§ PROBLEM DESCRIPTION: Give again, word for word, each line below starting at the one that contains "num_rows = 33" and ending at the one that contains "crit_fanout = 9".

§ MATERIAL PROVIDED:
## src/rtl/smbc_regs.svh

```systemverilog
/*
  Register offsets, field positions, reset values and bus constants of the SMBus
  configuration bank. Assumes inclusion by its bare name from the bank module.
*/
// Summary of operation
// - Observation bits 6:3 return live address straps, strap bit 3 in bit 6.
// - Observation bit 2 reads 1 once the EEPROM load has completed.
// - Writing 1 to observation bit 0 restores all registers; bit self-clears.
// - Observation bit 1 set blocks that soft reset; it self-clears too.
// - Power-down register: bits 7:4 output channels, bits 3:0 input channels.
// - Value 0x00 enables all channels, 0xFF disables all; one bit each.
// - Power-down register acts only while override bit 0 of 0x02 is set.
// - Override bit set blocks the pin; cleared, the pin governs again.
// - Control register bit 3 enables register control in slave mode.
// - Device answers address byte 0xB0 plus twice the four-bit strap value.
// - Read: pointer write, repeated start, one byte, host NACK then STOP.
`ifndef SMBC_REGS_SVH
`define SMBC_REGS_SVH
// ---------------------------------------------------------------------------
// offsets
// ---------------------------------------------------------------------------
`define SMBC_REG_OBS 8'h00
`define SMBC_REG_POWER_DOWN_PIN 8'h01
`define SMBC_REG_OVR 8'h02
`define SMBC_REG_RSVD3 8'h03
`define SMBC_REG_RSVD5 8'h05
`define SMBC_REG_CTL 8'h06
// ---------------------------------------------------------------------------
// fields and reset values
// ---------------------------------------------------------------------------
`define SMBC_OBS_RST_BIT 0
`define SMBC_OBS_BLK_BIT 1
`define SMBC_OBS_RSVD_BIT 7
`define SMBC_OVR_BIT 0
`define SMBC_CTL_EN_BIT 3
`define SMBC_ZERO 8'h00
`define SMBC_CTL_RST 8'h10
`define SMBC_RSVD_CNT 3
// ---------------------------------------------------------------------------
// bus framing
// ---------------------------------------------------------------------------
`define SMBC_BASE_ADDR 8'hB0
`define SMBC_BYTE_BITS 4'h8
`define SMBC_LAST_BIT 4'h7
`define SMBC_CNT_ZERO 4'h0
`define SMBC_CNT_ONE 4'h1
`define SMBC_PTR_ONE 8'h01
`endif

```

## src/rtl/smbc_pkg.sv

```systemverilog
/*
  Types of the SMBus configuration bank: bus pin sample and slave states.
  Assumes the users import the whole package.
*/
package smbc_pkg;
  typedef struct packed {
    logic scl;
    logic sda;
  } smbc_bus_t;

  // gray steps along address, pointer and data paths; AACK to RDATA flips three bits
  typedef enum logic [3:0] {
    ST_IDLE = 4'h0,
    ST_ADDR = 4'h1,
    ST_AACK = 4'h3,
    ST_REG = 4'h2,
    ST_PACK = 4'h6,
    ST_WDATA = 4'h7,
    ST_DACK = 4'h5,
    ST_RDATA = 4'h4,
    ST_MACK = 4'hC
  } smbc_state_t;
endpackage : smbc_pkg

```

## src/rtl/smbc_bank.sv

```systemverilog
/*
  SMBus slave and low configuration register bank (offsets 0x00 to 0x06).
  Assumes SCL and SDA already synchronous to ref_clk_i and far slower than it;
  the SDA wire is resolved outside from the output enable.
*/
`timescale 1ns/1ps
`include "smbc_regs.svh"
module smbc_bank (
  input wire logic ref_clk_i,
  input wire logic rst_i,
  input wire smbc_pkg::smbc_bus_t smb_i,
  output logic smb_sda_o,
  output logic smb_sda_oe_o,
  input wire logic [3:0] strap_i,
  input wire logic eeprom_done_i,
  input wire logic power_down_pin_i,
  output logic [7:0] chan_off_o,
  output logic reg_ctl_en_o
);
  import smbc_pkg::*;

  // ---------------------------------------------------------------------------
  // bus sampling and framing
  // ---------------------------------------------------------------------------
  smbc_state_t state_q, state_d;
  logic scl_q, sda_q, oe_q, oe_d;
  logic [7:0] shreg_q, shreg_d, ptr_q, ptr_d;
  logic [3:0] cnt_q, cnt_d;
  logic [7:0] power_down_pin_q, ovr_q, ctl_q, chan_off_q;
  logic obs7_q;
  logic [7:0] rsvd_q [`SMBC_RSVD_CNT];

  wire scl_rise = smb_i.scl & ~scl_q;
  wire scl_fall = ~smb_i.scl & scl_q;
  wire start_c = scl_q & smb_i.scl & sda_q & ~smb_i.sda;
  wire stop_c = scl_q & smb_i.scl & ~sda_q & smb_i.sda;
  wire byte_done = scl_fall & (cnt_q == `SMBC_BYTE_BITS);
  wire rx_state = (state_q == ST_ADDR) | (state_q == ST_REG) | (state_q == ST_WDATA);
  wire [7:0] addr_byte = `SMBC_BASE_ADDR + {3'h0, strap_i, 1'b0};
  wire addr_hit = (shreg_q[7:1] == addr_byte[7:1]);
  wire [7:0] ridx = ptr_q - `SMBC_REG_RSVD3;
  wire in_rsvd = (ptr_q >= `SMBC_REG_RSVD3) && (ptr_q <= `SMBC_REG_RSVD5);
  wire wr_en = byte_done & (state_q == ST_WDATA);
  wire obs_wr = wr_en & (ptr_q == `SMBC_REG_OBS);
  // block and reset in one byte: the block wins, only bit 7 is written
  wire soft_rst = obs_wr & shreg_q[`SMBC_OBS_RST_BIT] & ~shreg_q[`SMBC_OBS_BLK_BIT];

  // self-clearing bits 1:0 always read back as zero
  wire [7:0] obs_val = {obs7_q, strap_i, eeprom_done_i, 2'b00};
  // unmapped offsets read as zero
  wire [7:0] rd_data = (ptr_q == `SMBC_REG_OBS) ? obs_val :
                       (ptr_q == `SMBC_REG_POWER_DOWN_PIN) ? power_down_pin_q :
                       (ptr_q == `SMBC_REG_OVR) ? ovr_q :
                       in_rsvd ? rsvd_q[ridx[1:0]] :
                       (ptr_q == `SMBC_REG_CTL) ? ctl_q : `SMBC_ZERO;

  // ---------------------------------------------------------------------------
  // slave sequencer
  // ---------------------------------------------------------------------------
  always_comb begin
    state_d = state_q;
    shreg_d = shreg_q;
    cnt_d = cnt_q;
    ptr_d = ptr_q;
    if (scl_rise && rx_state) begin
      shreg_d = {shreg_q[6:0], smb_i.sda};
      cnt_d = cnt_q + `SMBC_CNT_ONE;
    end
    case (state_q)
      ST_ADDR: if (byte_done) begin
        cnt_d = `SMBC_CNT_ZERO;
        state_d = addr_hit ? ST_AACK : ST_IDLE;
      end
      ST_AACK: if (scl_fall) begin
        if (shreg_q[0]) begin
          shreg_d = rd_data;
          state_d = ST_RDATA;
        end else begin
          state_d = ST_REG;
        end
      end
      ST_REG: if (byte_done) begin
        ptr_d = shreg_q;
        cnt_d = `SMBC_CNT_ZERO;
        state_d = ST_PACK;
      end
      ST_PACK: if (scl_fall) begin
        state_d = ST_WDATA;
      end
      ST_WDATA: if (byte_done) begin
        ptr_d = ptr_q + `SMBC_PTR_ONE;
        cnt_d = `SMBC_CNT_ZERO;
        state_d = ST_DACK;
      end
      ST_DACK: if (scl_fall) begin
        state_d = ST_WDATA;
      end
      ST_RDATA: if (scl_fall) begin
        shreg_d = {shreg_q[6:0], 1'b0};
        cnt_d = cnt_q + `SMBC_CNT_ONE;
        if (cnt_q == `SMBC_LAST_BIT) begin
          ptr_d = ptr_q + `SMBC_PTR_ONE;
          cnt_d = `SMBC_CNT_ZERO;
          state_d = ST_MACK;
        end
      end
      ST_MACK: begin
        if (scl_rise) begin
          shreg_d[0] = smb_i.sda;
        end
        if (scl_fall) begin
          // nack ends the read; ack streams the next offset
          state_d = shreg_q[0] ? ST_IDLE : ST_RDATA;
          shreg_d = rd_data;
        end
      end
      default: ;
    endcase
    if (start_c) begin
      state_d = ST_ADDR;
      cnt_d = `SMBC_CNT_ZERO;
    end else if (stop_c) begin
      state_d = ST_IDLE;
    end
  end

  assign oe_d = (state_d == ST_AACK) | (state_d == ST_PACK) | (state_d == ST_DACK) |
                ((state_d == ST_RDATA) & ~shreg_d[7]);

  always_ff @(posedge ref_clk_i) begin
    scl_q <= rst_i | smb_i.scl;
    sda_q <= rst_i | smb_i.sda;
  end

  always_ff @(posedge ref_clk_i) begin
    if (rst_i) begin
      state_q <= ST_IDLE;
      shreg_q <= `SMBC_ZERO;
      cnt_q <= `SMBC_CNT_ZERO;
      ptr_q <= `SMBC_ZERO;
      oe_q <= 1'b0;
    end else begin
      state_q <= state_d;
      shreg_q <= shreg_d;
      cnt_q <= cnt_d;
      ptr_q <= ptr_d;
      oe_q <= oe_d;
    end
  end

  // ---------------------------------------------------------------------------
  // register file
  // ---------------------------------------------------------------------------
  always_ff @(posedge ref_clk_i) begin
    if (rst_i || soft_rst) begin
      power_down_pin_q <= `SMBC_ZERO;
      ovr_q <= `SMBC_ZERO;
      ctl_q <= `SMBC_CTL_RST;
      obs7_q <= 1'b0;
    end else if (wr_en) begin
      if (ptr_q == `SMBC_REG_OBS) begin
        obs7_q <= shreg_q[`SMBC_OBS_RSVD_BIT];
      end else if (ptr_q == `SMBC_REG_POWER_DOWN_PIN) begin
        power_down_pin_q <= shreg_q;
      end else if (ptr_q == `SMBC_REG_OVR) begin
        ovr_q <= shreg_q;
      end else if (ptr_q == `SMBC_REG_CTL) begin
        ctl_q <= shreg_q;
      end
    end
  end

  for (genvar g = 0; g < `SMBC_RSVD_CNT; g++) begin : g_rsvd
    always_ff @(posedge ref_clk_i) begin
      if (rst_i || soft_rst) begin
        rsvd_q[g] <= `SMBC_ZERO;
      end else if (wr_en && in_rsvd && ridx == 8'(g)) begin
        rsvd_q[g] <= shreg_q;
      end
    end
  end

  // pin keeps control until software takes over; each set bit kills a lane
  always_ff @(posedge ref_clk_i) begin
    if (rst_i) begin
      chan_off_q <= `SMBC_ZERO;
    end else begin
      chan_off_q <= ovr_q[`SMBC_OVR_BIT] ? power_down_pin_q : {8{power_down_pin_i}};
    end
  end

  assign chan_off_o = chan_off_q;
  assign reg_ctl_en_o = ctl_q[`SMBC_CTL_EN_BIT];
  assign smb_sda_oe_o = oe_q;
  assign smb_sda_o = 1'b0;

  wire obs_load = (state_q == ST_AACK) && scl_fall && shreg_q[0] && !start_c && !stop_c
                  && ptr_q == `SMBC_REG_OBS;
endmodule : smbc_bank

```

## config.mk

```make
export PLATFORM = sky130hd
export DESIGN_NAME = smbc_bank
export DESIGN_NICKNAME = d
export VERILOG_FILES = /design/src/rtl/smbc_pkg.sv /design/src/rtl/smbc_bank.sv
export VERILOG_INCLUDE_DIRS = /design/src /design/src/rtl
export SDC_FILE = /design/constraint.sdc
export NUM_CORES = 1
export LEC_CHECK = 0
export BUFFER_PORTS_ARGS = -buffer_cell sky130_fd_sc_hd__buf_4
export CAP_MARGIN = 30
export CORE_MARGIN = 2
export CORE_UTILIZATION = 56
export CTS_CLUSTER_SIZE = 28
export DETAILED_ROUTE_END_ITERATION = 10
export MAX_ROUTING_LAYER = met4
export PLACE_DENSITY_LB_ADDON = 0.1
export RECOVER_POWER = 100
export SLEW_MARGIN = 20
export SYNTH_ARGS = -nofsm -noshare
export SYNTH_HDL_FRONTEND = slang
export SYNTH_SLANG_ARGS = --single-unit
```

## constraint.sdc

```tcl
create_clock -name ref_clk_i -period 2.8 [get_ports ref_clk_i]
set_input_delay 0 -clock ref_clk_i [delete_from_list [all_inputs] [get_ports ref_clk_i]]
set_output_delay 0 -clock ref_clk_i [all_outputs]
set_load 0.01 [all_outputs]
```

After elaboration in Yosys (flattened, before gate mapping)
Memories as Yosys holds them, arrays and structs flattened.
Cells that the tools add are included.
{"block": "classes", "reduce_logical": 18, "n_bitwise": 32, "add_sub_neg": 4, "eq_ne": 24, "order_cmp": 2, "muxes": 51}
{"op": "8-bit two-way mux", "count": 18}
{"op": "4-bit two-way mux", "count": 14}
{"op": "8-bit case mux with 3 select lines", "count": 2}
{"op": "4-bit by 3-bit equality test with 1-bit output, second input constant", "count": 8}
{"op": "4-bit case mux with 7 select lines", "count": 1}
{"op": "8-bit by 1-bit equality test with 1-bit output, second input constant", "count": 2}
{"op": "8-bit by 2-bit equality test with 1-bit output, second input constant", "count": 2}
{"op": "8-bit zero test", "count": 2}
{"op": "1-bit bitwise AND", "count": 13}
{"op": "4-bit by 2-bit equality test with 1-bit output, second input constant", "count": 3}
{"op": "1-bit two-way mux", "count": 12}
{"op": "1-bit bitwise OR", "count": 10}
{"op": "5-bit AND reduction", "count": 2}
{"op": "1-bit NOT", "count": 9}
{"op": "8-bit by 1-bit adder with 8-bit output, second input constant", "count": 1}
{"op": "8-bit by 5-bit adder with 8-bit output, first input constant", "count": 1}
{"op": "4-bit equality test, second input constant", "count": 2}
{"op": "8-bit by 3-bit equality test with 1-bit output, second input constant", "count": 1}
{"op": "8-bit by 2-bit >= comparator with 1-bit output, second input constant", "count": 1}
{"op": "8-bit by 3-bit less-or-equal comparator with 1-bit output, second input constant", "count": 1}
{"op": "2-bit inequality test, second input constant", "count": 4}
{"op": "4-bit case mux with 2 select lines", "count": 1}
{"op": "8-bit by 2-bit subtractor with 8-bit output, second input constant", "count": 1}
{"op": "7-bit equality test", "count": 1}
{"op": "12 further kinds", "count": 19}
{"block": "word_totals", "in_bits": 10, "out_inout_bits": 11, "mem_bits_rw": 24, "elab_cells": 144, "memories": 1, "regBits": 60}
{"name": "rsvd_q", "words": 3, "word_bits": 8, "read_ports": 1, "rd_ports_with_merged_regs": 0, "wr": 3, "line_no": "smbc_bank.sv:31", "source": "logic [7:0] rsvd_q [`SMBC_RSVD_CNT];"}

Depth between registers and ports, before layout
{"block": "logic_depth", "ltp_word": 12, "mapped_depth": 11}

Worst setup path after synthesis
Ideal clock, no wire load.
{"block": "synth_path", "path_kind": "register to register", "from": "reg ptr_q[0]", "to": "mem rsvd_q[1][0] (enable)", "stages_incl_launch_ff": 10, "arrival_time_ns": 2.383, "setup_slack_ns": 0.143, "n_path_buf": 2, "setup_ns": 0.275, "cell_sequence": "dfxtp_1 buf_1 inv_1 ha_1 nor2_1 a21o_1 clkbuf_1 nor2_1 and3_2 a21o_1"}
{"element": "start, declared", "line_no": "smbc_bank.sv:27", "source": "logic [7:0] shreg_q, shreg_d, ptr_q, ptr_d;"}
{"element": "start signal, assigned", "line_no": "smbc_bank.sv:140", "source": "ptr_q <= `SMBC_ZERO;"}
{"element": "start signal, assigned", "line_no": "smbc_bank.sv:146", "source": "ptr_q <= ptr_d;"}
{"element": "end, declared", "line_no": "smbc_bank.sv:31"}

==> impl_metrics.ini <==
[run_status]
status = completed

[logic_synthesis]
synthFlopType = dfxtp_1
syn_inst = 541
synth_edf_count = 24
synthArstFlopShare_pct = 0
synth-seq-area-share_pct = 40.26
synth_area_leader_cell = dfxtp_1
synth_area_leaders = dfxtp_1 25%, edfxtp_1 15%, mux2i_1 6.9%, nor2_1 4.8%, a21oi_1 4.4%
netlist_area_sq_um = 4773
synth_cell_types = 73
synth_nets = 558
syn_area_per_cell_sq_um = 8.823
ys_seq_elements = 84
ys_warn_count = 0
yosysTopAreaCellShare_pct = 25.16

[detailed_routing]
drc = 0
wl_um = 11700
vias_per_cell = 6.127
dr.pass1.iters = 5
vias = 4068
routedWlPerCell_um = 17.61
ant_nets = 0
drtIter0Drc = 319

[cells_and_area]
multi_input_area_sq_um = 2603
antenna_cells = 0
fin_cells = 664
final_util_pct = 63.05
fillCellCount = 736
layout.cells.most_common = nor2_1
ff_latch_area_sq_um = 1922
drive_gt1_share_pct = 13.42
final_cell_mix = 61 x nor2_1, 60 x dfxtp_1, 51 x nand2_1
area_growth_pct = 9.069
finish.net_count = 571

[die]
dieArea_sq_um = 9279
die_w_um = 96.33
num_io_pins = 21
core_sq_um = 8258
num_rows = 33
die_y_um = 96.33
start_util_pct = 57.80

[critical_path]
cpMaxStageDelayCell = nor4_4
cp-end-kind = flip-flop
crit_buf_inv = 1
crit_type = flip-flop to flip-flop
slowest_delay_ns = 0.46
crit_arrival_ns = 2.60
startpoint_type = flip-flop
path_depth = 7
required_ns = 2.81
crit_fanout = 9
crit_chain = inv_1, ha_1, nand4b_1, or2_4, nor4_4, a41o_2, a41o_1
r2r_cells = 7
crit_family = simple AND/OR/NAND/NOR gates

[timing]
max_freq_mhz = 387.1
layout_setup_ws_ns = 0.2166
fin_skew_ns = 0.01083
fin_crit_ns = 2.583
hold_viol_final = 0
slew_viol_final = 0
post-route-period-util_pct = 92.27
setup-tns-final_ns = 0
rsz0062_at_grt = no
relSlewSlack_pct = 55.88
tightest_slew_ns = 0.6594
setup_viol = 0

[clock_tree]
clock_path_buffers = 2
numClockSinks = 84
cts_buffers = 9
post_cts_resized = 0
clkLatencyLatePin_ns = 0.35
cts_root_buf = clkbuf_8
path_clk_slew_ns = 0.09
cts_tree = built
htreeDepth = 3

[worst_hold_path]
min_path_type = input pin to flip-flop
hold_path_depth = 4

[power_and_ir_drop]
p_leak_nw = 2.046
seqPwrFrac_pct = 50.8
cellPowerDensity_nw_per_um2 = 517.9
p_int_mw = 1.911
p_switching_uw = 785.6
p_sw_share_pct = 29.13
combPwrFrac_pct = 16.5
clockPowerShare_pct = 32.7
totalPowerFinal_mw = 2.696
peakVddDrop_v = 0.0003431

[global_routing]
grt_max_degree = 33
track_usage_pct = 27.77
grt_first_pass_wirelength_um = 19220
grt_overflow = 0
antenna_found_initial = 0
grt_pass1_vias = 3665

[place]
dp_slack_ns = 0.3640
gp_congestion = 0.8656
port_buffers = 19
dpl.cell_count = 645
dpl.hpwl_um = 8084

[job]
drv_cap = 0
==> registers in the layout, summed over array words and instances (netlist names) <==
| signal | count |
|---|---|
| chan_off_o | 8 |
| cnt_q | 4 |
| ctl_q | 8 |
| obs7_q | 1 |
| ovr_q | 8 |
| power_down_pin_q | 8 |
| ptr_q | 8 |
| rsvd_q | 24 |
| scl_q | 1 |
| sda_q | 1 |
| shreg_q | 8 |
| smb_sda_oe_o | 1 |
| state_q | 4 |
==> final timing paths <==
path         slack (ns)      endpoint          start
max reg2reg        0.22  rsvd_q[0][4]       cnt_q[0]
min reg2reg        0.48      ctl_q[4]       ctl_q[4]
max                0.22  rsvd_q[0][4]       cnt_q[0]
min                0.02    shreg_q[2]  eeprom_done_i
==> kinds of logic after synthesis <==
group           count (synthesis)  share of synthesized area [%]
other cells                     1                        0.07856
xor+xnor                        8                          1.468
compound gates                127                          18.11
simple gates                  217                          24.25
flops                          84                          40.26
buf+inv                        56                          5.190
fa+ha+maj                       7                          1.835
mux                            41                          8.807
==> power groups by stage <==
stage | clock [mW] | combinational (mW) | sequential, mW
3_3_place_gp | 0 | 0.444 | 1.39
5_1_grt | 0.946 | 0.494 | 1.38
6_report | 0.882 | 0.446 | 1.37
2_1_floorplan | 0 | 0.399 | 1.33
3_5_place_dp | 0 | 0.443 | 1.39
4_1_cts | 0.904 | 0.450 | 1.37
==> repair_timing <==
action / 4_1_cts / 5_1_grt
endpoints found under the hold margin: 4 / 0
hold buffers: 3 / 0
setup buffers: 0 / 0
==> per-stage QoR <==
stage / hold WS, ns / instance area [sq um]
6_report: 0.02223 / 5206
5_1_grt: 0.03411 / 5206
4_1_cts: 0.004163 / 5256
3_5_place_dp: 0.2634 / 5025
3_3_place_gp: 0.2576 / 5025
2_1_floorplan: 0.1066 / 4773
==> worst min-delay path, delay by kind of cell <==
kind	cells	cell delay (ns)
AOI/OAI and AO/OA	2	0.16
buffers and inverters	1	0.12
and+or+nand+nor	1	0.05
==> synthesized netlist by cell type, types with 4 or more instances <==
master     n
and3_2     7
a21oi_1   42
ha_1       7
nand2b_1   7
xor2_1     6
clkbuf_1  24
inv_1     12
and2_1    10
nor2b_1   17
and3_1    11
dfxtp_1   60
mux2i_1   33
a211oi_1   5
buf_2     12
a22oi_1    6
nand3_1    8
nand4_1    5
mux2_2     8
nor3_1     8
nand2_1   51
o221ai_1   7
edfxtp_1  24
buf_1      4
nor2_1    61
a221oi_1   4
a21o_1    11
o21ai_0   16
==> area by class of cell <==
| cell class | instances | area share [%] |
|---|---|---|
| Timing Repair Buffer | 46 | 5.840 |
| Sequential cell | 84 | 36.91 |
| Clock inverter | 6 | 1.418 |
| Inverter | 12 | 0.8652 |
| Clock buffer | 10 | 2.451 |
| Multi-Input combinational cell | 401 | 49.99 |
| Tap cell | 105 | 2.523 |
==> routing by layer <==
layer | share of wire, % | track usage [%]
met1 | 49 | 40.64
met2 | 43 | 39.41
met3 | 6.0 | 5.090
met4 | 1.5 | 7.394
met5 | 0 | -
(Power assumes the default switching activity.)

==

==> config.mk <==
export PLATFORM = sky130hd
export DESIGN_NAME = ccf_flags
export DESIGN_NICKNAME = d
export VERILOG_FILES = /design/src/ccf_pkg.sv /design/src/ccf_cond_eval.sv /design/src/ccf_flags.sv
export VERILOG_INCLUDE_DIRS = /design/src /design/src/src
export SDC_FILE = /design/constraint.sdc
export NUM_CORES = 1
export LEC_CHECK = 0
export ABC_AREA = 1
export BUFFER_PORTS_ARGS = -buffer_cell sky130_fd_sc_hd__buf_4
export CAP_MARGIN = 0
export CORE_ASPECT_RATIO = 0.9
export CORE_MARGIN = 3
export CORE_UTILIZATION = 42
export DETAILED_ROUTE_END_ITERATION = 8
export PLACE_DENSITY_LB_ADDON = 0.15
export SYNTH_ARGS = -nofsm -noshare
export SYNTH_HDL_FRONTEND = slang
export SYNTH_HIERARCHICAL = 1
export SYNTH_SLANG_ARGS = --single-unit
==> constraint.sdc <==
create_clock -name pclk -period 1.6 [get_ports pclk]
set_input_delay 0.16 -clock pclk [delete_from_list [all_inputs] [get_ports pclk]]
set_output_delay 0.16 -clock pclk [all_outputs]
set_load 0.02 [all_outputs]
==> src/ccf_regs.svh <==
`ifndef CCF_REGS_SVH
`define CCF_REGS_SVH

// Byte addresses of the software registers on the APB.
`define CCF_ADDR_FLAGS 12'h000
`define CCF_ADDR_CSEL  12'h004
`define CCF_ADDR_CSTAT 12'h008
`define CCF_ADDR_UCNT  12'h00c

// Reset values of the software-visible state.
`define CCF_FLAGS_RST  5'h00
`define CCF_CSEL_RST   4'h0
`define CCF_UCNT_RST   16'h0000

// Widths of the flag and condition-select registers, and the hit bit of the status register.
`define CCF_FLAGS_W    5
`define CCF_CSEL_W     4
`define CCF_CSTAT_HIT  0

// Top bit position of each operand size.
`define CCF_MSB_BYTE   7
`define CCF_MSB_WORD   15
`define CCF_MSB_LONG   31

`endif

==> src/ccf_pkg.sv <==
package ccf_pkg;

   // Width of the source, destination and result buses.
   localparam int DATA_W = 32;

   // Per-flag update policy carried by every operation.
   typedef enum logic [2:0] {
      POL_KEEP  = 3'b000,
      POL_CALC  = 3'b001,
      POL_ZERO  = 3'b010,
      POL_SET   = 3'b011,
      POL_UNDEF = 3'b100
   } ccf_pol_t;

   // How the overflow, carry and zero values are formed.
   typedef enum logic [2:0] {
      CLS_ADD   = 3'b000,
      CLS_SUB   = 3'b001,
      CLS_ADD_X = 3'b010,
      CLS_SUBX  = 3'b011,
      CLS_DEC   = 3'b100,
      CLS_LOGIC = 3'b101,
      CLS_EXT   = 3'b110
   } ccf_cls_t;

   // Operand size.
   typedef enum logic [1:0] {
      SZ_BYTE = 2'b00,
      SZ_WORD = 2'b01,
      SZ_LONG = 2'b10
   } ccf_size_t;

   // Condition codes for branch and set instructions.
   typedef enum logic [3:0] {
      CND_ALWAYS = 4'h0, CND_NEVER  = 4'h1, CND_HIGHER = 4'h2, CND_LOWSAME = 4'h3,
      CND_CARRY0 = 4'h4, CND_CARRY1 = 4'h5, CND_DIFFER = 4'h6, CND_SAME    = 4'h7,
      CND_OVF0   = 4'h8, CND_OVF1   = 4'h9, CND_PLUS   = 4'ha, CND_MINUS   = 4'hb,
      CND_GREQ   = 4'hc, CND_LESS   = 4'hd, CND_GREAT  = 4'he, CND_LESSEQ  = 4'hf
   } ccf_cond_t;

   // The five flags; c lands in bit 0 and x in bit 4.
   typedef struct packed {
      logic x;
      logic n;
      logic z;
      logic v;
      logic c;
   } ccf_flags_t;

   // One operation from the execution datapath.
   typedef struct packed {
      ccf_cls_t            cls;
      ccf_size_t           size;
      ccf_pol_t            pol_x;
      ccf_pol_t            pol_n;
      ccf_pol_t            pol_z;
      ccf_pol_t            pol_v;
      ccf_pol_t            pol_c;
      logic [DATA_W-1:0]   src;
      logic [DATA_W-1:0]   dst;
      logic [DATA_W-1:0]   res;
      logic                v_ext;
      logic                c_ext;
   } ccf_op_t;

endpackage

§ REPLY TO THE EXERCISE:
num_rows = 33
die_y_um = 96.33
start_util_pct = 57.80

[critical_path]
cpMaxStageDelayCell = nor4_4
cp-end-kind = flip-flop
crit_buf_inv = 1
crit_type = flip-flop to flip-flop
slowest_delay_ns = 0.46
crit_arrival_ns = 2.60
startpoint_type = flip-flop
path_depth = 7
required_ns = 2.81
crit_fanout = 9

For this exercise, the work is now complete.